Yorkshire Post

BERNARD INGHAM: MOMENT OF TRUTH LOOMS OVER CUMMINGS SAGA

- Bernard Ingham

WE SHALL find out today – just after noon to be precise – whether Boris Johnson can move on from the Dominic Cummings affair or whether his critics are determined to get him – Cummings at least, if not the Prime Minister.

This is the reality of Parliament­ary life and the press gallery will be quivering with excitement over Prime Minister’s Questions. Blood sport is alive and well in the House of Commons.

It is too much to hope that it is all over bar the shouting. The test is not whether Boris is pestered but how much Labour leader, Keir Starmer, will set the tone.

Is it to be all-out war on the Durham “weirdo” or just bearbaitin­g?

Some people will find all this unedifying since Durham police are not to pursue Cummings’ minor breach of the lockdown by going for a drive to Barnard Castle to see if he could cope with a 260-mile drive back to London.

But the truth is that the Opposition scent a wounded PM. They may well be encouraged to harry him since reports suggest he has given Cummings the hard word about his future conduct, and that Cummings is contemplat­ing jacking it in at the end of the year when we are scheduled to leave the EU.

We are told that he will think his mission is accomplish­ed if his shake-up – what shake-up? – of Civil Service mandarins is complete by then.

This begs the question as to what on earth Cummings is supposed to be doing.

Is it to help us through the virus he himself feared he caught, regenerate the economy, get us out of the EU on time and secure Boris’ re-election?

Or is it just to recruit fellow weirdos to think outside the box, as they say, and, unhelpfull­y, to put the fear of God into mandarins? I think we should be told.

The last thing we need, given the coronaviru­s-induced problems facing the nation – and the PM – is somebody at the heart of government destabilis­ing the machine.

Not since the Second World War have we needed such a single-minded effort in the interests of every living soul in these islands. The effect of a three-month pause in economic activity and the consequent budget deficit from supporting workers, commerce and industry is the stuff of economic nightmares.

The burden of repaying debt will fall on future generation­s and their interest alone demands we all pull together to get us out of the mess left by the pandemic.

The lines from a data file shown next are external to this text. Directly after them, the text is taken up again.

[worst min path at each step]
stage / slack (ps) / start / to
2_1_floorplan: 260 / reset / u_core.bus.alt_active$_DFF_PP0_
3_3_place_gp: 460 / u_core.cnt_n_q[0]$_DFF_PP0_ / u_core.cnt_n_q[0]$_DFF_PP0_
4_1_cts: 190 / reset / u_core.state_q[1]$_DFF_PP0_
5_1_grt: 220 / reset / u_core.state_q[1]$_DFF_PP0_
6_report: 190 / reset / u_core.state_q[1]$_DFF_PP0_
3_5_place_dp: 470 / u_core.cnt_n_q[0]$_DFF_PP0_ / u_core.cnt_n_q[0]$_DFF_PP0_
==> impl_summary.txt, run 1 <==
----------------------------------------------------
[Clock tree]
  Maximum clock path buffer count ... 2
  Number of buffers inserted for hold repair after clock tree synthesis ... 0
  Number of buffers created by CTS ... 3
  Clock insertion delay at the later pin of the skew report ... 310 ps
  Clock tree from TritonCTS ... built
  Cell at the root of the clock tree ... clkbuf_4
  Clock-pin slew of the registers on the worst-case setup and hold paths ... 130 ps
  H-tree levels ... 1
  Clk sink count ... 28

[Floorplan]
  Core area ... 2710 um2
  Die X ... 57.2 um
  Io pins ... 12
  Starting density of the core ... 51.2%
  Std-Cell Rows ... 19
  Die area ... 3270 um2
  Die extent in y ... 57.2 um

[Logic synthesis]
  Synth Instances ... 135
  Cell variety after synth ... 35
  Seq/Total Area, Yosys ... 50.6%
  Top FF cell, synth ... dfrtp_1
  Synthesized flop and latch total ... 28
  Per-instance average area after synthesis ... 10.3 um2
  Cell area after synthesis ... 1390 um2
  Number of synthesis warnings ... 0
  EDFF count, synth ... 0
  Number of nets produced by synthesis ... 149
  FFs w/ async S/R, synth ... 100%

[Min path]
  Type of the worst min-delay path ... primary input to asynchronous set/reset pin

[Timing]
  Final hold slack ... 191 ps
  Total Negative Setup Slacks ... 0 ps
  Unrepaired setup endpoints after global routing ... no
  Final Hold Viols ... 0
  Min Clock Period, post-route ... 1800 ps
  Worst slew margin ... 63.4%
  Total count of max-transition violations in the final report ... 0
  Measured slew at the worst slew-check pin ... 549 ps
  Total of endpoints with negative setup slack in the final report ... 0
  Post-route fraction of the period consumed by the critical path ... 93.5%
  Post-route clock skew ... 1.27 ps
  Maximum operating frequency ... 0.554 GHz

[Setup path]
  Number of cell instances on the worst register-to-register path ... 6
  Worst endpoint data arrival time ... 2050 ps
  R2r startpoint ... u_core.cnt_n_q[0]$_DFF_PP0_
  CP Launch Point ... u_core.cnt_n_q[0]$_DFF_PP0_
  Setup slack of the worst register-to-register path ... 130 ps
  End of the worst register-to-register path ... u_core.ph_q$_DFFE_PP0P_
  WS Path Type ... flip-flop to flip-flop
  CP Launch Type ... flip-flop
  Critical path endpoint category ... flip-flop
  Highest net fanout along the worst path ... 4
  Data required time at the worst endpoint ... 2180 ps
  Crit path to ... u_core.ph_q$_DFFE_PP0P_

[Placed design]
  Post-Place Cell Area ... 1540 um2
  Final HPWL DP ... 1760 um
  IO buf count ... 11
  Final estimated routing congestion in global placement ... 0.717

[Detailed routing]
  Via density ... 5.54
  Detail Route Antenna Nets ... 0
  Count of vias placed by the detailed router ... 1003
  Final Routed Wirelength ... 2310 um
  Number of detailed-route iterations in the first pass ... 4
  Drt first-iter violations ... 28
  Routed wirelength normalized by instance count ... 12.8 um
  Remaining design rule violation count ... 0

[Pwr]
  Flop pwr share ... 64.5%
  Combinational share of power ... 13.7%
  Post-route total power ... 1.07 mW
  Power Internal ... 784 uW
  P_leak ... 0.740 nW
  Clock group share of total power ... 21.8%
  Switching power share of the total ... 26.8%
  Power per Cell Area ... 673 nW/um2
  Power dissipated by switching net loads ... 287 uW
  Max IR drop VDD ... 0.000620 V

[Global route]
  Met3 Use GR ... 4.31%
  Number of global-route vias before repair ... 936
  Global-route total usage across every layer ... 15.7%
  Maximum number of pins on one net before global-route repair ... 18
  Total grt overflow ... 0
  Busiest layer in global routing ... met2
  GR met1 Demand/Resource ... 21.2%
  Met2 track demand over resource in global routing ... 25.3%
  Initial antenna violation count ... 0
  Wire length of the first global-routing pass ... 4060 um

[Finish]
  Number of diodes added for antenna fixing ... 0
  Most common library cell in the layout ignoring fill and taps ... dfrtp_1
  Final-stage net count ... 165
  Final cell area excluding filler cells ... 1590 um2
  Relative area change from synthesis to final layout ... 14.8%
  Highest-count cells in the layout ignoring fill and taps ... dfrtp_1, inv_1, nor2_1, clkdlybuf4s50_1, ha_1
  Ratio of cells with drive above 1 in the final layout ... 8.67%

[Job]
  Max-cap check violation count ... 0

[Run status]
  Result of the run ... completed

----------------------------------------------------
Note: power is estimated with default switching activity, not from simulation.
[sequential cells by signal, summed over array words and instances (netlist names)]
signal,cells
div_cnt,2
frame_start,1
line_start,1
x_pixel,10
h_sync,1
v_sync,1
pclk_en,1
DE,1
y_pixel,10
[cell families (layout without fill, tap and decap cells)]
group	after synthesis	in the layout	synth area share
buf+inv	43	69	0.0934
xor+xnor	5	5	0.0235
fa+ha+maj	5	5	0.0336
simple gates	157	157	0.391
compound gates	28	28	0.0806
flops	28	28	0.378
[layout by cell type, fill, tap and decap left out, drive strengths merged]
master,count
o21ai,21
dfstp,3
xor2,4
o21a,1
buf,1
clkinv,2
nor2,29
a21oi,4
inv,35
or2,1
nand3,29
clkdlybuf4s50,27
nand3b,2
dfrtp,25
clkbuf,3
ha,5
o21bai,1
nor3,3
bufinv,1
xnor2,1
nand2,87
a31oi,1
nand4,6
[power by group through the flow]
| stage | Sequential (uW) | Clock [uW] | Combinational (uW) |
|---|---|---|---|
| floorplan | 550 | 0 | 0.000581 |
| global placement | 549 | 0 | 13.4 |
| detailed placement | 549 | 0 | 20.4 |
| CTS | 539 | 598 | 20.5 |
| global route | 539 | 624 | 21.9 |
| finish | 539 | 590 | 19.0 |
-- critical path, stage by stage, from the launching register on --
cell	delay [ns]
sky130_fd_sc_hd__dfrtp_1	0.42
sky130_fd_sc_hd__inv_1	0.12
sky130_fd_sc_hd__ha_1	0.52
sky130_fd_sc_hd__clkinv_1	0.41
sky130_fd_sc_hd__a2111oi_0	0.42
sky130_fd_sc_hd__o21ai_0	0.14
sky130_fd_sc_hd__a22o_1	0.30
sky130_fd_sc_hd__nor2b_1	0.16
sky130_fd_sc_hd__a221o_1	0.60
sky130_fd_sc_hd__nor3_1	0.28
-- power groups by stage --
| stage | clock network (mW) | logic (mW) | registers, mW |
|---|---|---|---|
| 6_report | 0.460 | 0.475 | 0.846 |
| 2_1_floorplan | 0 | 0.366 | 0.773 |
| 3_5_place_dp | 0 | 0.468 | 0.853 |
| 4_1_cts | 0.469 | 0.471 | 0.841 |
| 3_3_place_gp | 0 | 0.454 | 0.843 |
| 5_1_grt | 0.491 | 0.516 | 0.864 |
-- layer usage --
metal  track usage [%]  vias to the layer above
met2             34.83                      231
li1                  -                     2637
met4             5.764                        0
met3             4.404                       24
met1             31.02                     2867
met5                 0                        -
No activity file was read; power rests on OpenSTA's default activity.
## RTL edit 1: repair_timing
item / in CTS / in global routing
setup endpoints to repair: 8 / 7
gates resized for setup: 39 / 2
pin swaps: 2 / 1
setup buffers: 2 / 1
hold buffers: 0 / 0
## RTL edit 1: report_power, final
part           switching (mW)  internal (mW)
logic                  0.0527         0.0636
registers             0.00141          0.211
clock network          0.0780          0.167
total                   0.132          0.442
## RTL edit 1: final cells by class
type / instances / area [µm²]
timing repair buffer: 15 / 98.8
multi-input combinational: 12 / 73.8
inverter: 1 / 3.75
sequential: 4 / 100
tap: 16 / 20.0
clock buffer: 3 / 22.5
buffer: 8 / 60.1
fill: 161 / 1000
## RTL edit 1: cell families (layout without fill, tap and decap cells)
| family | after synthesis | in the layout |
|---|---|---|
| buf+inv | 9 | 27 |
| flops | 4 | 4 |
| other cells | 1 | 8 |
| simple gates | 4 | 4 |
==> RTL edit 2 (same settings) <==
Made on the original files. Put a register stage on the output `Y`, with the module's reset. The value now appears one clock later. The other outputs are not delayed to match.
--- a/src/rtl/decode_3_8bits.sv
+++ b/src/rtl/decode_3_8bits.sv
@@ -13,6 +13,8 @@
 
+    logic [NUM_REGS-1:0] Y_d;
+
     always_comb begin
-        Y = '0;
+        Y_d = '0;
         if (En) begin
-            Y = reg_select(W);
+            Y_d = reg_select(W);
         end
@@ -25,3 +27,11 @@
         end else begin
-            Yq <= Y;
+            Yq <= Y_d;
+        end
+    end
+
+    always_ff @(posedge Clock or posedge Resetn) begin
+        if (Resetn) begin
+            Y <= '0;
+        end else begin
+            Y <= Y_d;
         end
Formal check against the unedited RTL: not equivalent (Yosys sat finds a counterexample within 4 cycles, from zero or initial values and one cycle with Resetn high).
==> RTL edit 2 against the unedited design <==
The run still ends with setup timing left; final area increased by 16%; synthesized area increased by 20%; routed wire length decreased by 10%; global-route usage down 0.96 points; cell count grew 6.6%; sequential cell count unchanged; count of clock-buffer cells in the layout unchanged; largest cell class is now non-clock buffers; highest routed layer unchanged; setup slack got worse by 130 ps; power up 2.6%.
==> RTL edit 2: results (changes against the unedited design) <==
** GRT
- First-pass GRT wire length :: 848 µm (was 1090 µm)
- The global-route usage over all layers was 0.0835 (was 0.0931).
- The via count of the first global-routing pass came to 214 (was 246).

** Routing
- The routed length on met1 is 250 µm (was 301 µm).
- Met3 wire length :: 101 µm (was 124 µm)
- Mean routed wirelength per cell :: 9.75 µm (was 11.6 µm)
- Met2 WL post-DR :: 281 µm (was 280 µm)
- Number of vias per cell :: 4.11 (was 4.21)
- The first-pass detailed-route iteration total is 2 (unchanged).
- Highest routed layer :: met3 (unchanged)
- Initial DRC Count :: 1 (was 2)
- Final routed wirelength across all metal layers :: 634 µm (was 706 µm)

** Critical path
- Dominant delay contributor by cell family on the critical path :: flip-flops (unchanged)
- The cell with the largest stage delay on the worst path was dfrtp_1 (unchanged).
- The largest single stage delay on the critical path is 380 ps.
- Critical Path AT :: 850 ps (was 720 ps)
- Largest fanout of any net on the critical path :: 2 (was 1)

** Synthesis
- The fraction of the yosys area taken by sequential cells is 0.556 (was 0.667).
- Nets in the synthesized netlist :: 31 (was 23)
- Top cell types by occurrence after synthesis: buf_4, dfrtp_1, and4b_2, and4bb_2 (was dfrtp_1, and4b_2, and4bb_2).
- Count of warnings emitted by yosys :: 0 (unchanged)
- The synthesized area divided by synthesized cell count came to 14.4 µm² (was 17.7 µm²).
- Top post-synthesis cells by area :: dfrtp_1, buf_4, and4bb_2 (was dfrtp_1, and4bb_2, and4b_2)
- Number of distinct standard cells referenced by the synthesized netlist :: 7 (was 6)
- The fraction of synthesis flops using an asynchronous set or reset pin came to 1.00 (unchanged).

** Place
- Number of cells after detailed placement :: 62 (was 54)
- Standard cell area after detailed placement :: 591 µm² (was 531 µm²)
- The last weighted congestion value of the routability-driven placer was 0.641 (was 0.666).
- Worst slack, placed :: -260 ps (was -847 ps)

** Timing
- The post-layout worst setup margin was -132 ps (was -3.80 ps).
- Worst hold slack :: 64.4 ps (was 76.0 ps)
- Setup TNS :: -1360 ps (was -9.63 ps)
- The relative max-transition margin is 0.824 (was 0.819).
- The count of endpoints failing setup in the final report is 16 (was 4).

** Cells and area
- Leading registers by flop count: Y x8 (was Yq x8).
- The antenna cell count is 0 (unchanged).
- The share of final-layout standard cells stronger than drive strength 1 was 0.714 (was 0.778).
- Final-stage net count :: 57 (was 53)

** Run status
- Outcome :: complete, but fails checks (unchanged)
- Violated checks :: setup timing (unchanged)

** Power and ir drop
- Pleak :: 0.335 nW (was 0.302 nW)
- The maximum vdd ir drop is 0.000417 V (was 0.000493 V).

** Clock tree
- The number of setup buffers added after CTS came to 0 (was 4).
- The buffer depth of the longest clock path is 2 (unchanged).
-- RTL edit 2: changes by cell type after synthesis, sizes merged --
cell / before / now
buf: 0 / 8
File: src/rtl/gray_count_decoder.sv
// Receive side of a gray-coded count bus: synchronizes, decodes to binary and
// classifies each successive value as hold, legal +1 step (with wrap) or illegal jump.
module gray_count_decoder #(
  parameter int unsigned WIDTH       = 8,
  parameter int unsigned SYNC_STAGES = 2,
  parameter int unsigned ERR_W       = 16
) (
  input  logic             clk,
  input  logic             reset,
  input  logic [WIDTH-1:0] gray_in,
  output logic [WIDTH-1:0] bin_out,
  output logic             bin_valid,
  output logic             step_pulse,
  output logic             wrap_pulse,
  output logic             err_pulse,
  output logic [ERR_W-1:0] err_count
);

  localparam int unsigned ACQ_W = 3;

  typedef enum logic [1:0] {
    ACQUIRE = 2'd0,
    TRACK   = 2'd1,
    RESYNC  = 2'd2
  } state_t;

  state_t                              state_q, state_d;
  logic [SYNC_STAGES-1:0][WIDTH-1:0]   sync_q;
  logic [WIDTH-1:0]                    g_s;
  logic [WIDTH-1:0]                    dec;
  logic [WIDTH-1:0]                    bin_inc;
  logic [ACQ_W-1:0]                    acq_q, acq_d;
  logic [WIDTH-1:0]                    bin_d;
  logic                                valid_d;
  logic                                step_d;
  logic                                wrap_d;
  logic                                err_d;
  logic [ERR_W-1:0]                    errc_d;

  // Synchronizer chain; stage 0 captures the asynchronous bus.
  always_ff @(posedge clk) begin
    if (reset) begin
      sync_q <= '0;
    end else begin
      sync_q <= {sync_q[SYNC_STAGES-2:0], gray_in};
    end
  end

  assign g_s = sync_q[SYNC_STAGES-1];

  // Gray to binary: each bit is the XOR of all gray bits at or above it.
  always_comb begin
    dec = '0;
    for (int i = 0; i < WIDTH; i++) begin
      dec[i] = ^(g_s >> i);
    end
  end

  assign bin_inc = bin_out + WIDTH'(1);

  // Next-state and next-output logic.
  always_comb begin
    state_d = state_q;
    acq_d   = acq_q;
    bin_d   = bin_out;
    valid_d = bin_valid;
    step_d  = 1'b0;
    wrap_d  = 1'b0;
    err_d   = 1'b0;
    errc_d  = err_count;

    case (state_q)
      ACQUIRE: begin
        if (acq_q == ACQ_W'(SYNC_STAGES)) begin
          bin_d   = dec;
          valid_d = 1'b1;
          state_d = TRACK;
        end else begin
          acq_d = acq_q + ACQ_W'(1);
        end
      end

      TRACK: begin
        if (dec != bin_out) begin
          bin_d = dec;
          if (dec == bin_inc) begin
            step_d = 1'b1;
            wrap_d = &bin_out;
          end else begin
            valid_d = 1'b0;
            err_d   = 1'b1;
            state_d = RESYNC;
            if (!(&err_count)) begin
              errc_d = err_count + ERR_W'(1);
            end
          end
        end
      end

      RESYNC: begin
        if (dec == bin_out) begin
          valid_d = 1'b1;
          state_d = TRACK;
        end else begin
          bin_d = dec;
        end
      end

      default: begin
        state_d = ACQUIRE;
      end
    endcase
  end

  // State and registered outputs; reset overrides every state.
  always_ff @(posedge clk) begin
    if (reset) begin
      state_q    <= ACQUIRE;
      acq_q      <= '0;
      bin_out    <= '0;
      bin_valid  <= 1'b0;
      step_pulse <= 1'b0;
      wrap_pulse <= 1'b0;
      err_pulse  <= 1'b0;
      err_count  <= '0;
    end else begin
      state_q    <= state_d;
      acq_q      <= acq_d;
      bin_out    <= bin_d;
      bin_valid  <= valid_d;
      step_pulse <= step_d;
      wrap_pulse <= wrap_d;
      err_pulse  <= err_d;
      err_count  <= errc_d;
    end
  end

endmodule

Against this background the distractin­g outrage over Cummings’ trip to Durham to isolate himself and immediate family in a cottage on his father’s farm looks over the top, whatever the frustratio­ns of lockdown.

The fact that some Tory MPs have joined in is par for the course. As I often told Margaret Thatcher, the Tory Party was her worst enemy.

The time has come as we emerge progressiv­ely from lockdown for all of us to demonstrat­e conclusive­ly that we are concentrat­ing on essentials: getting children back in school, people back at work and businesses recovering and generating the resources to advance.

Before coronaviru­s nearly claimed our PM, he faced a mammoth job in repairing our social fabric from the NHS and welfare of the aged to fighting a bloody crime wave.

We also urgently need to look to our defences, whether cyber or military, given the disarray in Europe, the mindless Twitter from US President Donald Trump and the very real menace of Vladimir Putin and China’s Xi Jinping, both of whom wish to dominate the world.

The last thing we need is somebody at the heart of government destabilis­ing the machine.

We stand at one of the more perilous moments in our history and all we are doing is wittering about an admittedly controvers­ial prime ministeria­l adviser who, so far as anybody knows, has not infected a soul with the virus.

In short, it is time we recovered a sense of proportion. Is there enough of the statesman in Keir Starmer, given the immoderate pressures within his party, to help us do this?

But, perhaps more importantl­y, does No 10, the Government machine and the Tory Party recognise the need for Cummings to be clearly seen to be concentrat­ing on priorities and not roughing up senior civil servants?

He may think they have exhibited in their overall approach to Brexit the national defeatism that Mrs Thatcher did not quite eradicate.

But that is no reason when we are on our way out of the EU to take his eye off the ball. We need to know – and soon – just what Dominic Cummings is up to.